The Starman Saga

Saturday, June 15, 2024

This Cold War Just Got Hot

Battlegroup Z series by Daniel Gibbs

Justin Spencer thought he was signing up for a free education and a leisurely tour of duty blasting asteroids out of the shipping lanes. Instead, he bought himself a war. 

I enjoyed this series in the same way I enjoyed playing the Wing Commander video games. There is some background for the setting, the bones of a motivation for hostilities, and some cut scenes where the main characters get to know each other, but the primary draw here is the non-stop, slam-bang, seat-of-your-pants starfighter shoot-outs.

There's a lot to like about this series. The action scenes are exciting and vivid, calling to mind my favorite dogfighting video games and movies. The characters are distinct in voice, approach, and motivation; it makes them easy to follow and keeps the large cast from getting muddled. The bad guys are clearly painted, nicely despicable, and a credible threat. The consequences of the engagements are bleak and impactful. The writing is smooth, clear, and natural.

The military ranks are based on the Air Force instead of the Navy, which took some adjustment but is okay. The biggest thing that challenged me when reading was the premise that the worlds of the Terran Confederation all have disparate religions that perfectly get along with and accept each other as valid viewpoints. It made it a bit easier to understand when one character described herself as "a Muslim, but a cultural Muslim rather than religious." The religious focus is on the individual lives of the characters, where it works well to differentiate and motivate them. The series benefits from keeping the various religious doctrines removed from the reader by making it part of the characters, but the series suffers from having characters with opposing religious tenets endorsing each other's views.

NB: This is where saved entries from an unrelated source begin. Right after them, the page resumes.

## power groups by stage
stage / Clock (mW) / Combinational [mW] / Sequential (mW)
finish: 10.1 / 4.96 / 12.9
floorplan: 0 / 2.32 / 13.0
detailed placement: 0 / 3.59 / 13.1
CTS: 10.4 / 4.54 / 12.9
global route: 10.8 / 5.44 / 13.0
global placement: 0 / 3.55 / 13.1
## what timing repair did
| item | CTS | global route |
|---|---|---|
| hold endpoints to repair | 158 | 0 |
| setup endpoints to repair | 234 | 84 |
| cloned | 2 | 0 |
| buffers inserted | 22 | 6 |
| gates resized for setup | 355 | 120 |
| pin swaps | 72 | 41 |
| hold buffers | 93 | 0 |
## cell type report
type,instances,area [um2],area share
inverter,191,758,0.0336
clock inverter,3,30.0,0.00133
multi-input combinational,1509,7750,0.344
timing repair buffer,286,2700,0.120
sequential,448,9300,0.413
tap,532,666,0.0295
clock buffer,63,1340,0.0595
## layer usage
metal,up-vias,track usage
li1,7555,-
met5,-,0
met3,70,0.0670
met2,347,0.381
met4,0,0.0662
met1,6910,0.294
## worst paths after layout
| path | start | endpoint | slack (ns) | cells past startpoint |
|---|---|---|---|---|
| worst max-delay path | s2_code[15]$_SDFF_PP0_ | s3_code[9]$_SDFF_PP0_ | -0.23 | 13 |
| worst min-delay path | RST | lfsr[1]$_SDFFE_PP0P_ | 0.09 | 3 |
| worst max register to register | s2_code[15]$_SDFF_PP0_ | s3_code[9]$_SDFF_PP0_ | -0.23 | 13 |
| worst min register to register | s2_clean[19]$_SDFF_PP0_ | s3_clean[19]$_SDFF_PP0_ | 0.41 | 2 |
**config.mk**
```make
export PLATFORM = sky130hd
export DESIGN_NAME = cmsdk_ahb_cmd_master
export DESIGN_NICKNAME = d
export VERILOG_FILES = /design/src/rtl/cmsdk_ahb_cmd_master.sv
export SDC_FILE = /design/constraint.sdc
export NUM_CORES = 1
export LEC_CHECK = 0
export ABC_AREA = 0
export ABC_CLOCK_PERIOD_IN_PS = 1650
export BUFFER_PORTS_ARGS = -buffer_cell sky130_fd_sc_hd__buf_2
export CORE_UTILIZATION = 48
export CTS_CLUSTER_SIZE = 16
export DETAILED_ROUTE_END_ITERATION = 10
export GPL_ROUTABILITY_DRIVEN = 0
export PLACE_DENSITY = 0.79
export SYNTH_ARGS = -nofsm -noshare
export SYNTH_HDL_FRONTEND = slang
export SYNTH_SLANG_ARGS = --single-unit
```
**constraint.sdc**
```tcl
create_clock -name HCLK -period 1.65 [get_ports HCLK]
set_input_delay 0.2475 -clock HCLK [delete_from_list [all_inputs] [get_ports HCLK]]
set_output_delay 0.2475 -clock HCLK [all_outputs]
set_load 0.03 [all_outputs]
```
**src/rtl/cmsdk_ahb_cmd_master.sv**
```systemverilog
// AHB-Lite initiator: turns a valid/ready command stream into pipelined SINGLE
// transfers and returns one in-order response (read data, error) per command.
module cmsdk_ahb_cmd_master #(
  parameter int          AW        = 32,
  parameter int          DW        = 32,
  parameter logic [3:0]  HPROT_VAL = 4'b0011
) (
  input  logic          HCLK,
  input  logic          HRESETn,
  input  logic          cmd_valid_i,
  output logic          cmd_ready_o,
  input  logic          cmd_write_i,
  input  logic [AW-1:0] cmd_addr_i,
  input  logic [2:0]    cmd_size_i,
  input  logic [DW-1:0] cmd_wdata_i,
  output logic          rsp_valid_o,
  output logic          rsp_write_o,
  output logic          rsp_err_o,
  output logic [DW-1:0] rsp_rdata_o,
  output logic [AW-1:0] HADDR_o,
  output logic [1:0]    HTRANS_o,
  output logic          HWRITE_o,
  output logic [2:0]    HSIZE_o,
  output logic [2:0]    HBURST_o,
  output logic [3:0]    HPROT_o,
  output logic          HMASTLOCK_o,
  output logic [DW-1:0] HWDATA_o,
  input  logic          HREADY_i,
  input  logic          HRESP_i,
  input  logic [DW-1:0] HRDATA_i
);

  localparam logic [1:0] TRANS_IDLE   = 2'b00;
  localparam logic [1:0] TRANS_NONSEQ = 2'b10;

  logic          a_valid_q, a_cancel_q, a_write_q;
  logic [AW-1:0] a_addr_q;
  logic [2:0]    a_size_q;
  logic [DW-1:0] a_wdata_q;
  logic          d_valid_q, d_write_q;
  logic [DW-1:0] d_wdata_q;
  logic          rsp_valid_q, rsp_write_q, rsp_err_q;
  logic [DW-1:0] rsp_rdata_q;

  logic          advance;
  logic          accept;

  assign advance     = HREADY_i & ~a_cancel_q;
  assign cmd_ready_o = advance;
  assign accept      = advance & cmd_valid_i;

  // Address phase; a_cancel masks the pending command for the second ERROR cycle
  always_ff @(posedge HCLK or negedge HRESETn) begin
    if (!HRESETn) begin
      a_valid_q  <= 1'b0;
      a_cancel_q <= 1'b0;
      a_write_q  <= 1'b0;
      a_addr_q   <= '0;
      a_size_q   <= '0;
      a_wdata_q  <= '0;
    end else if (HREADY_i) begin
      if (a_cancel_q) begin
        a_cancel_q <= 1'b0;
      end else if (accept) begin
        a_valid_q <= 1'b1;
        a_write_q <= cmd_write_i;
        a_addr_q  <= cmd_addr_i;
        a_size_q  <= cmd_size_i;
        a_wdata_q <= cmd_wdata_i;
      end else begin
        a_valid_q <= 1'b0;
      end
    end else if (d_valid_q && HRESP_i) begin
      a_cancel_q <= 1'b1;
    end
  end

  always_ff @(posedge HCLK or negedge HRESETn) begin
    if (!HRESETn) begin
      d_valid_q <= 1'b0;
      d_write_q <= 1'b0;
      d_wdata_q <= '0;
    end else if (HREADY_i) begin
      if (a_cancel_q) begin
        d_valid_q <= 1'b0;
      end else begin
        d_valid_q <= a_valid_q;
        d_write_q <= a_write_q;
        d_wdata_q <= a_wdata_q;
      end
    end
  end

  always_ff @(posedge HCLK or negedge HRESETn) begin
    if (!HRESETn) begin
      rsp_valid_q <= 1'b0;
      rsp_write_q <= 1'b0;
      rsp_err_q   <= 1'b0;
      rsp_rdata_q <= '0;
    end else if (d_valid_q && HREADY_i) begin
      rsp_valid_q <= 1'b1;
      rsp_write_q <= d_write_q;
      rsp_err_q   <= HRESP_i;
      rsp_rdata_q <= d_write_q ? '0 : HRDATA_i;
    end else begin
      rsp_valid_q <= 1'b0;
    end
  end

  assign HTRANS_o    = (a_valid_q & ~a_cancel_q) ? TRANS_NONSEQ : TRANS_IDLE;
  assign HADDR_o     = a_addr_q;
  assign HWRITE_o    = a_write_q;
  assign HSIZE_o     = a_size_q;
  assign HBURST_o    = 3'b000;
  assign HPROT_o     = HPROT_VAL;
  assign HMASTLOCK_o = 1'b0;
  assign HWDATA_o    = d_wdata_q;

  assign rsp_valid_o = rsp_valid_q;
  assign rsp_write_o = rsp_write_q;
  assign rsp_err_o   = rsp_err_q;
  assign rsp_rdata_o = rsp_rdata_q;

endmodule

```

Weapons Free, the opening novel of Battlegroup Z, is pure comfort food. As soon as I meet Justin and Whately, I know who these characters are and what their role in the story will be. When the fighters launch into the void with guns blazing and shields sparkling, I understand the tech and know what to the expect. It lets me relax and enjoy the action.

The action escalates in Hostile Spike, the consequences grow more dire, and the character begin to grow and evolve from the basic archetypes of the first book into fleshed-out people with conflicting goals and motivations. I liked the feel of progression this gives to the series; it avoids repeating the successful straight-up action format of Weapons Free and opens up the landscape to involve more than just dogfighting. We get a nice glimpse of the what the League of Sol is really like, and what it's going to mean to oppose them. Good growth all the way around without skimping on the action.

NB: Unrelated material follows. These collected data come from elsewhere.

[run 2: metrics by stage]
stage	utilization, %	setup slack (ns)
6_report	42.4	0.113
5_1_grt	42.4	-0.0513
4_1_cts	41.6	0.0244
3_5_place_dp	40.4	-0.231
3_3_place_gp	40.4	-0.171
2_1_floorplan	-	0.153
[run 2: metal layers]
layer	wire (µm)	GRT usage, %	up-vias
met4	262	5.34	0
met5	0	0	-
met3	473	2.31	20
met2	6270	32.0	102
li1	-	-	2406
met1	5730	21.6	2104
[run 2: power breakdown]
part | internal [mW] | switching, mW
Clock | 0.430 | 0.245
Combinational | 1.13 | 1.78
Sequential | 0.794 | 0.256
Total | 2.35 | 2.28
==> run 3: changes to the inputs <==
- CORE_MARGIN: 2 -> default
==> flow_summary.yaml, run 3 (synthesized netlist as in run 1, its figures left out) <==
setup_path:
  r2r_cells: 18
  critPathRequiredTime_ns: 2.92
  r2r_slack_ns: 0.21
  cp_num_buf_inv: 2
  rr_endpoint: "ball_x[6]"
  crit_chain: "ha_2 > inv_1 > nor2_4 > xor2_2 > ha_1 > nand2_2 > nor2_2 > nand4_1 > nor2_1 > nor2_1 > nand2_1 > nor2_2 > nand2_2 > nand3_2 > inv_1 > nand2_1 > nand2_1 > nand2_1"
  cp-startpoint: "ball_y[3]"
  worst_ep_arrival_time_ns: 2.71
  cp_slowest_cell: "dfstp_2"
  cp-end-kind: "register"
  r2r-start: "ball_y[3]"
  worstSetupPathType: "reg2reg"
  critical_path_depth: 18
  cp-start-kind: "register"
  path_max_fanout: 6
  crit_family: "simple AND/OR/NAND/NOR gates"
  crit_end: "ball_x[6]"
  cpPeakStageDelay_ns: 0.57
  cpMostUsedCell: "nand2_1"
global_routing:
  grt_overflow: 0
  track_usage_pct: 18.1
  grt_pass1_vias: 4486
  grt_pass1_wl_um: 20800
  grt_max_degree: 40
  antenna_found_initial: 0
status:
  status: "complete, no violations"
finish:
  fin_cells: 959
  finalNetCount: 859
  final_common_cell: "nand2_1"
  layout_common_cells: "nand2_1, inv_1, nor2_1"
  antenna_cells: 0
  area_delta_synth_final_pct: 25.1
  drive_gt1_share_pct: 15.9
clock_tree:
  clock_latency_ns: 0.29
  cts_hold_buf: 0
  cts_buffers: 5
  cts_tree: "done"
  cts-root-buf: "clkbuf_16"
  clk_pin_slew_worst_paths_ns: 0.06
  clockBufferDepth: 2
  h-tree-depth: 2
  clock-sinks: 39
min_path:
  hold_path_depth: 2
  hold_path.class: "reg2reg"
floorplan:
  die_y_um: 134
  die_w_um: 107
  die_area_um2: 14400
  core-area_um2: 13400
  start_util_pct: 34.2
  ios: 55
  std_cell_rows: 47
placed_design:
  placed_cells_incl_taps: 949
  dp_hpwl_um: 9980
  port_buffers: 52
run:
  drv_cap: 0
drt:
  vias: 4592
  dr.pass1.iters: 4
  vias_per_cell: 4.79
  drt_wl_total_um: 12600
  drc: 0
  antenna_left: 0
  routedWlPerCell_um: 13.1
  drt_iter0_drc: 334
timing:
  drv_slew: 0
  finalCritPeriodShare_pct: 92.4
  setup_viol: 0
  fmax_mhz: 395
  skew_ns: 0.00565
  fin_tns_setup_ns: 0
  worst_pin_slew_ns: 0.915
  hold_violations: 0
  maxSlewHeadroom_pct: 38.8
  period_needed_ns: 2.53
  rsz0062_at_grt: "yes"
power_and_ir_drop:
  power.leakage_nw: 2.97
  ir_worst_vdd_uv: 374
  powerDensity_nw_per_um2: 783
`src/rtl/fifo_pkg.sv`:
```
// Shared async-FIFO helpers: gray/binary conversion and the default address width.
// Pure combinational; no timing or backpressure of its own.
package fifo_pkg;

  localparam int ADDRSIZE_DEFAULT = 7;
  localparam int GRAY_MAX_W       = 32;

  // Callers zero-extend to GRAY_MAX_W and truncate the result back to their own width.
  function automatic logic [GRAY_MAX_W-1:0] bin2gray(input logic [GRAY_MAX_W-1:0] bin);
    return bin ^ (bin >> 1);
  endfunction

  function automatic logic [GRAY_MAX_W-1:0] gray2bin(input logic [GRAY_MAX_W-1:0] gray);
    logic [GRAY_MAX_W-1:0] bin;
    bin = '0;
    for (int i = 0; i < GRAY_MAX_W; i++) begin
      bin[i] = ^(gray >> i);
    end
    return bin;
  endfunction

endpackage

```
`src/rtl/sync_chain.sv`:
```
// Generic N-flop clock-domain synchroniser for gray-coded buses, async active-low reset to 0.
// Latency STAGES clk edges; no backpressure, samples every cycle.
module sync_chain #(
  parameter int WIDTH  = 8,
  parameter int STAGES = 2
) (
  input  logic             clk,
  input  logic             rst_n,
  input  logic [WIDTH-1:0] din,
  output logic [WIDTH-1:0] dout
);

  logic [WIDTH-1:0] sync_d [STAGES];
  logic [WIDTH-1:0] sync_q [STAGES];

  always_comb begin
    sync_d[0] = din;
    for (int i = 1; i < STAGES; i++) begin
      sync_d[i] = sync_q[i-1];
    end
  end

  always_ff @(posedge clk or negedge rst_n) begin
    if (!rst_n) begin
      for (int i = 0; i < STAGES; i++) begin
        sync_q[i] <= '0;
      end
    end else begin
      for (int i = 0; i < STAGES; i++) begin
        sync_q[i] <= sync_d[i];
      end
    end
  end

  assign dout = sync_q[STAGES-1];

endmodule

```
`src/rtl/rptr_empty_sync.sv`:
```
// Async FIFO read side: synchronises wptr_gray, owns the read pointer, registers empty/almost-empty/level/underflow.
// Flags follow a write after SYNC_STAGES+1 rclk edges and a pop on the same edge; pops while empty are dropped and flagged.
module rptr_empty_sync
  import fifo_pkg::*;
#(
  parameter int ADDRSIZE      = ADDRSIZE_DEFAULT,
  parameter int SYNC_STAGES   = 2,
  parameter int AEMPTY_THRESH = 4
) (
  input  logic                rclk,
  input  logic                rrst_n,
  input  logic [ADDRSIZE:0]   wptr_gray,
  input  logic                rinc,
  input  logic                rflush,
  output logic [ADDRSIZE-1:0] raddr,
  output logic [ADDRSIZE:0]   rptr_gray,
  output logic                rempty,
  output logic                ralmost_empty,
  output logic [ADDRSIZE:0]   rlevel,
  output logic                ruflow
);

  localparam int            PW    = ADDRSIZE + 1;
  localparam logic [PW-1:0] AE_TH = PW'(AEMPTY_THRESH);

  if (SYNC_STAGES < 2) begin : g_bad_sync_stages
    $error("rptr_empty_sync: SYNC_STAGES must be >= 2");
  end
  if (AEMPTY_THRESH < 0 || AEMPTY_THRESH > (1 << ADDRSIZE)) begin : g_bad_aempty_thresh
    $error("rptr_empty_sync: AEMPTY_THRESH out of range 0..2**ADDRSIZE");
  end

  logic [PW-1:0] w2r_gray;
  logic [PW-1:0] w2r_bin;
  logic          pop;

  logic [PW-1:0] rptr_bin_d,  rptr_bin_q;
  logic [PW-1:0] rptr_gray_d, rptr_gray_q;
  logic [PW-1:0] rlevel_d,    rlevel_q;
  logic          rempty_d,        rempty_q;
  logic          ralmost_empty_d, ralmost_empty_q;
  logic          ruflow_d,        ruflow_q;

  sync_chain #(
    .WIDTH  (PW),
    .STAGES (SYNC_STAGES)
  ) u_w2r_sync (
    .clk   (rclk),
    .rst_n (rrst_n),
    .din   (wptr_gray),
    .dout  (w2r_gray)
  );

  // Flags are derived from the next pointer so a pop updates them on the edge it takes effect.
  always_comb begin
    w2r_bin         = PW'(gray2bin(GRAY_MAX_W'(w2r_gray)));
    pop             = rinc & ~rempty_q & ~rflush;
    rptr_bin_d      = rflush ? w2r_bin : rptr_bin_q + PW'(pop);
    rptr_gray_d     = PW'(bin2gray(GRAY_MAX_W'(rptr_bin_d)));
    rempty_d        = (rptr_gray_d == w2r_gray);
    rlevel_d        = w2r_bin - rptr_bin_d;
    ralmost_empty_d = (rlevel_d <= AE_TH);
    ruflow_d        = rinc & rempty_q & ~rflush;
  end

  always_ff @(posedge rclk or negedge rrst_n) begin
    if (!rrst_n) begin
      rptr_bin_q      <= '0;
      rptr_gray_q     <= '0;
      rlevel_q        <= '0;
      rempty_q        <= 1'b1;
      ralmost_empty_q <= 1'b1;
      ruflow_q        <= 1'b0;
    end else begin
      rptr_bin_q      <= rptr_bin_d;
      rptr_gray_q     <= rptr_gray_d;
      rlevel_q        <= rlevel_d;
      rempty_q        <= rempty_d;
      ralmost_empty_q <= ralmost_empty_d;
      ruflow_q        <= ruflow_d;
    end
  end

  assign raddr         = rptr_bin_q[ADDRSIZE-1:0];
  assign rptr_gray     = rptr_gray_q;
  assign rempty        = rempty_q;
  assign ralmost_empty = ralmost_empty_q;
  assign rlevel        = rlevel_q;
  assign ruflow        = ruflow_q;

endmodule

```
`src/rtl/pkt_loader.sv`:
```
// Ingress loader: captures the packet header into a zero-padded buffer, counts the length,
// then holds the header while the processing block runs under a level start/ready handshake.
module pkt_loader #(
  parameter int unsigned HDR_MAX_LEN    = 64,
  parameter int unsigned LEN_W          = 16,
  parameter int unsigned TIMEOUT_CYCLES = 1024
) (
  input  logic                         clk,
  input  logic                         rst,
  input  logic                         in_valid_i,
  input  logic [7:0]                   in_data_i,
  input  logic                         in_last_i,
  output logic                         in_ready_o,
  output logic [HDR_MAX_LEN-1:0][7:0]  pkt_hdr_o,
  output logic                         proc_start_o,
  input  logic                         proc_ready_i,
  output logic [LEN_W-1:0]             pkt_len_o,
  output logic                         trunc_o,
  output logic                         done_o,
  output logic                         timeout_o,
  output logic                         busy_o
);

  localparam int unsigned IdxW = (HDR_MAX_LEN > 1) ? $clog2(HDR_MAX_LEN) : 1;
  localparam int unsigned CycW = $clog2(TIMEOUT_CYCLES + 3);

  localparam logic [CycW-1:0]  GuardLast = CycW'(1);
  localparam logic [CycW-1:0]  WaitLast  = CycW'(TIMEOUT_CYCLES + 1);
  localparam logic [LEN_W-1:0] HdrLast   = LEN_W'(HDR_MAX_LEN - 1);
  localparam logic [LEN_W-1:0] LenOne    = LEN_W'(1);

  typedef enum logic [2:0] {
    StIdle,
    StLoad,
    StDrain,
    StStart,
    StRelease
  } state_e;

  state_e state_q, state_d;

  logic [HDR_MAX_LEN-1:0][7:0] hdr_q, hdr_d;
  logic [LEN_W-1:0]            cnt_q, cnt_d;
  logic [LEN_W-1:0]            len_q, len_d;
  logic [LEN_W-1:0]            cnt_inc;
  logic [CycW-1:0]             cyc_q, cyc_d;
  logic                        trunc_q, trunc_d;
  logic                        trunc_out_q, trunc_out_d;
  logic                        to_q, to_d;

  logic accept;
  logic guard_done;
  logic ready_ok;
  logic wait_expired;

  assign accept       = in_valid_i & in_ready_o;
  // A ready left high by the previous packet must not complete this one.
  assign guard_done   = (cyc_q > GuardLast);
  assign ready_ok     = guard_done & proc_ready_i;
  assign wait_expired = guard_done & (cyc_q == WaitLast);
  assign cnt_inc      = (&cnt_q) ? cnt_q : cnt_q + LenOne;

  // State register
  always_ff @(posedge clk or negedge rst) begin
    if (!rst) begin
      state_q <= StIdle;
    end else begin
      state_q <= state_d;
    end
  end

  // Next-state logic
  always_comb begin
    state_d = state_q;
    unique case (state_q)
      StIdle: begin
        if (accept) begin
          if (in_last_i) begin
            state_d = StStart;
          end else if (HDR_MAX_LEN == 1) begin
            state_d = StDrain;
          end else begin
            state_d = StLoad;
          end
        end
      end
      StLoad: begin
        if (accept) begin
          if (in_last_i) begin
            state_d = StStart;
          end else if (cnt_q == HdrLast) begin
            state_d = StDrain;
          end
        end
      end
      StDrain: begin
        if (accept && in_last_i) begin
          state_d = StStart;
        end
      end
      StStart: begin
        if (ready_ok || wait_expired) begin
          state_d = StRelease;
        end
      end
      StRelease: begin
        state_d = StIdle;
      end
      default: begin
        state_d = StIdle;
      end
    endcase
  end

  // Datapath next-state
  always_comb begin
    hdr_d       = hdr_q;
    cnt_d       = cnt_q;
    len_d       = len_q;
    cyc_d       = cyc_q;
    trunc_d     = trunc_q;
    trunc_out_d = trunc_out_q;
    to_d        = to_q;
    unique case (state_q)
      StIdle: begin
        if (accept) begin
          hdr_d    = '0;
          hdr_d[0] = in_data_i;
          cnt_d    = LenOne;
          trunc_d  = 1'b0;
          to_d     = 1'b0;
          cyc_d    = '0;
        end
      end
      StLoad: begin
        if (accept) begin
          hdr_d[cnt_q[IdxW-1:0]] = in_data_i;
          cnt_d                  = cnt_inc;
        end
      end
      StDrain: begin
        if (accept) begin
          cnt_d   = cnt_inc;
          trunc_d = 1'b1;
        end
      end
      StStart: begin
        cyc_d = cyc_q + CycW'(1);
        if (ready_ok || wait_expired) begin
          len_d       = cnt_q;
          trunc_out_d = trunc_q;
          to_d        = ~ready_ok;
        end
      end
      StRelease: begin
        cyc_d = '0;
      end
      default: begin
        cyc_d = '0;
      end
    endcase
  end

  always_ff @(posedge clk or negedge rst) begin
    if (!rst) begin
      hdr_q       <= '0;
      cnt_q       <= '0;
      len_q       <= '0;
      cyc_q       <= '0;
      trunc_q     <= 1'b0;
      trunc_out_q <= 1'b0;
      to_q        <= 1'b0;
    end else begin
      hdr_q       <= hdr_d;
      cnt_q       <= cnt_d;
      len_q       <= len_d;
      cyc_q       <= cyc_d;
      trunc_q     <= trunc_d;
      trunc_out_q <= trunc_out_d;
      to_q        <= to_d;
    end
  end

  // Outputs
  always_comb begin
    in_ready_o   = 1'b0;
    proc_start_o = 1'b0;
    done_o       = 1'b0;
    timeout_o    = 1'b0;
    busy_o       = (state_q != StIdle);
    unique case (state_q)
      StIdle, StLoad, StDrain: in_ready_o = 1'b1;
      StStart:                 proc_start_o = 1'b1;
      StRelease: begin
        done_o    = 1'b1;
        timeout_o = to_q;
      end
      default: begin
        in_ready_o = 1'b0;
      end
    endcase
  end

  assign pkt_hdr_o = hdr_q;
  assign pkt_len_o = len_q;
  assign trunc_o   = trunc_out_q;

endmodule

```
## config.mk

```make
export PLATFORM = sky130hd
export DESIGN_NAME = muldiv_unit_flat
export DESIGN_NICKNAME = d
export VERILOG_FILES = /design/src/rtl/muldiv_unit_if.sv /design/src/rtl/muldiv_unit.sv /design/src/flat_wrapper.sv
export SDC_FILE = /design/constraint.sdc
export NUM_CORES = 1
export LEC_CHECK = 0
export CAP_MARGIN = 20
export CORE_ASPECT_RATIO = 0.6
export CORE_MARGIN = 10
export CORE_UTILIZATION = 50
export DETAILED_ROUTE_END_ITERATION = 16
export DONT_BUFFER_PORTS = 1
export PLACE_DENSITY_LB_ADDON = 0.05
export SYNTH_ARGS = -nofsm -noshare
export SYNTH_HDL_FRONTEND = slang
export SYNTH_SLANG_ARGS = --single-unit
```

## constraint.sdc

```tcl
create_clock -name clk -period 4.8 [get_ports clk]
set_clock_uncertainty 0.2 [all_clocks]
set_input_delay 0.48 -clock clk [delete_from_list [all_inputs] [get_ports clk]]
set_output_delay 0.48 -clock clk [all_outputs]
set_load 0.02 [all_outputs]
```
File: config.mk
export PLATFORM = sky130hd
export DESIGN_NAME = pgm_m68k_responder
export DESIGN_NICKNAME = d
export VERILOG_FILES = /design/src/rtl/pgm_bus_pkg.sv /design/src/rtl/pgm_m68k_responder.sv
export SDC_FILE = /design/constraint.sdc
export NUM_CORES = 1
export LEC_CHECK = 0
export CAP_MARGIN = 30
export CORE_AREA = 3 3 113 72
export CTS_CLUSTER_DIAMETER = 60
export DETAILED_ROUTE_END_ITERATION = 10
export DIE_AREA = 0 0 116 75
export HOLD_SLACK_MARGIN = 0.06
export PLACE_DENSITY = 0.79
export SYNTH_ARGS = -nofsm -noshare
export SYNTH_HDL_FRONTEND = slang
export SYNTH_SLANG_ARGS = --single-unit
File: constraint.sdc
create_clock -name fixed_20m_clk -period 2.36 [get_ports fixed_20m_clk]
set_input_delay 0.354 -clock fixed_20m_clk [delete_from_list [all_inputs] [get_ports fixed_20m_clk]]
set_output_delay 0.354 -clock fixed_20m_clk [all_outputs]
set_load 0.005 [all_outputs]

Eventually, it's time to take the fight to the League of Sol. This time we get to see the action from a proactive stance instead of a reactive stance. Where Hostile Spike allowed the characters to grow and elevated the personal stakes of the narrative, Sol Strike allows the opponent and the battlefield the same space to breathe and loom threateningly large. The cost of the war begins to really hammer our heroes hard, and they're feeling it in different ways. The cost to families and in broken relationships is driven home without shying away from the spiritual damage our heroes are suffering by standing in the gap for their friends and loved ones. Gibbs never cuts back on the pace of the action, but a story that began as a series of action scenes between character cut-outs has begun to evolve into a fully realized picture of the impact of war.

The aftershocks of Sol Strike result in a change of pace for the CSV Zvika Greengold and her crew. In Bandits Engaged, we found ourselves patrolling the outer spacelanes, looking for pirates. The war against the League of Sol is beginning to create political pressures within the Terran Coalition, and the independent systems are getting drawn into the conflict. Colonel Tehrani finds herself dealing with a sociopathic intelligence agent within and problematic diplomatic relations without. The war takes a turn for the underhanded, and the result will open up new questions for our heroes.

These questions reach full bloom in Iron Hand. Everything we know about our heroes and their motivations comes into question. No one is safe from moral conflict. It even seems as if the bad guys are going to turn out to be the good guys after all. Morality is found at the end of a laser, but in war everyone is armed with their own laser. Every bit of character growth in every previous book leads up to this point. This is where it all comes crashing together. It only remains to be seen what the shards will look like.

In Final Flight, it's time to avenge the loss of Erie to the League of Sol. The war is moving from one of survival to one of ideological supremacy and political maneuvering. Our heroes are caught in between the merciless guns of the League and the uncaring power plays of their own politicians. They will go where they are ordered. They will fly into the teeth of the enemy. And they will do it all while still reeling from the shocking aftermath of Iron Hand. When the last space fighter lands, the survivors are left questioning who the real enemy is - and what they're going to do about it. It's a fitting finale to an explosive action series that starts out light, but eventually turns its guns on everyone but the reader.

All in all, Battlegroup Z is an adrenaline-junkie's war in space fought by complex and conflicted characters against a remorseless and underhanded enemy. It scratches every space action itch I want, and though it takes its time to develop complex themes, it gets there in the end. All of Daniel Gibbs books can be found on his website. Godspeed, pilots!